29 Febbraio 2004
il manifesto

Diluvio contro Letizia

Nonostante la pioggia migliaia di persone ieri sono scese in piazza per dire no alla riforma Moratti e per difendere la scuola pubblica. I sindacati confederali per la seconda volta hanno indetto una manifestazione nazionale. La scuola ha risposto in massa
Cinzia Gubbini

«Tremate, tremate, le scuole son tornate». Resitono, resistono, resistono, questi insegnanti e genitori della scuola italiana, che avranno pure una «visone statalista», come dice il forzitaliota Bondi, ma il conflitto sanno cosa significa molto più delle ingessate convenscion per dire che la riforma Moratti da più libertà. Resistono alla pioggia di bugie e manipolazioni, e pure alla pioggia che dio la manda. Con ombrelli, impermeabili, cappellini e stivali, ieri hanno marciato su Roma quasi centomila persone, nonostante qualche autobus bloccato dalla neve sull’Appennino. Chi si rivede: la scuola pubblica in piazza; per la terza volta, in cinque mesi, senza contare le centinaia di iniziative che hanno invaso nelle settimane scorse le singole scuole per dire no alla riforma Moratti. Stavolta è toccato ai confederali – con l’adesione di associazioni come Legambiente, il Cidi, i Girotondi – che ieri hanno indetto un corteo da piazza della Repubblica a piazza del Popolo. E tutti continuano a guardare con un certo stupore questa massa di persone che basta dare il la e si mette in fila come per il pifferaio di Hamelin, con i cartelli fai da te. Sarà pure vero che la scuola soffre di una sorta di allergia per la parola riforma, ma la ministra Moratti ha toccato qualcosa di più profondo, che ha stravolto la pancia del paese, che trascina fuori dalla porta di casa famiglie, insegnanti, semplici cittadini, studenti.

 

Qui non c’entra la magia, c’entra una coscienza diffusa che, guarda un po’, nasce proprio dalla scuola – quella pubblica e di massa – che si vuole smantellare. «A me pare che, per la prima volta, si ha l’impressione che si voglia cambiare una cosa fatta bene, e cioè la scuola elementare.
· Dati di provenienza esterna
Source: an optimization exercise on an open RTL-to-GDS flow (aim: a short achievable clock period and few clock cycles). Production flows keep margins and buffers that such runs may drop. The RTL was checked by simulation tests, not by an equivalence proof against the original design. Power is estimated from default activity; no workload was simulated.

## flow/run.sh

```bash
#!/bin/bash
# synth_recipe.tcl (not shown) runs the flow's synth.tcl, then flattens the netlist and writes it again
# the make line also repeats each setting of config.mk as NAME=value (left out here)
make -C /OpenROAD-flow-scripts/flow DESIGN_CONFIG=/design/flow/config.mk WORK_HOME=/design/flow/orfs CLKGATE_MAP_FILE= SYNTH_SCRIPT=/design/flow/synth_recipe.tcl finish
```

## flow/config.mk

```make
export PLATFORM = sky130hd
export DESIGN_NAME = dcache_ctrl
export DESIGN_NICKNAME = dcache_ctrl
export VERILOG_FILES = /design/flow/design.v
export SDC_FILE = /design/flow/constraint.sdc
export NUM_CORES = 4
export LEC_CHECK = 0
export CAP_MARGIN = 20
export CORE_MARGIN = 2
export CORE_UTILIZATION = 40
export SLEW_MARGIN = 20
```

## flow/constraint.sdc

```tcl
create_clock -name core_clock -period 6.0 [get_ports {clock}]
set_input_delay 1.2000 -clock core_clock [delete_from_list [all_inputs] [get_ports {clock}]]
set_output_delay 1.2000 -clock core_clock [all_outputs]
set_load 0.01 [all_outputs]
```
Che si voglia deliberatamente tornare indietro – dice Giuseppe, un genitore di Varese, che ieri si è infilato insieme agli insegnanti sul pullman organizzato dai confederali – capisci che vogliono toglierti qualcosa di più per darti qualcosa di meno». «Ci siamo letti il libretto, e abbiamo capito che sarà pure vero che alle medie introducono la seconda lingua europea – dice una mamma romana di Monteverde, animatrice del Coordinamento spontaneo sorto nel quartiere – ma riducono l’inglese di un’ora e mezzo. Per fare più cose ci vogliono più soldi e più tempo, e nella riforma non c’è né l’uno né l’altro. Il ministro parla di libertà, ma è una Torre di Babele, con i ragazzi che possono entrare e uscire quando vogliono, non ci si capisce niente».

 

Fischietti, zaini con la merenda per i bambini, che sono venuti anche stavolta e sono informatissimi sulla polemica contro la loro partecipazione alla manifestazione. Due maestre di Prato si sono conciate da ragazzine, coi fiocchi in testa e le lentiggini, in mano due cartelli: «Mi hanno strumentalizzato», «Anche a me». Finalmente si fanno vedere anche gli studenti delle scuole superiori, prossimo obiettivo del ministro Moratti, e loro lo sanno bene. Parecchi di loro sfilano dietro il camioncino dell’Unione degli studenti, poco distante dallo striscione di apertura che diceva «Una scuola migliore è possibile».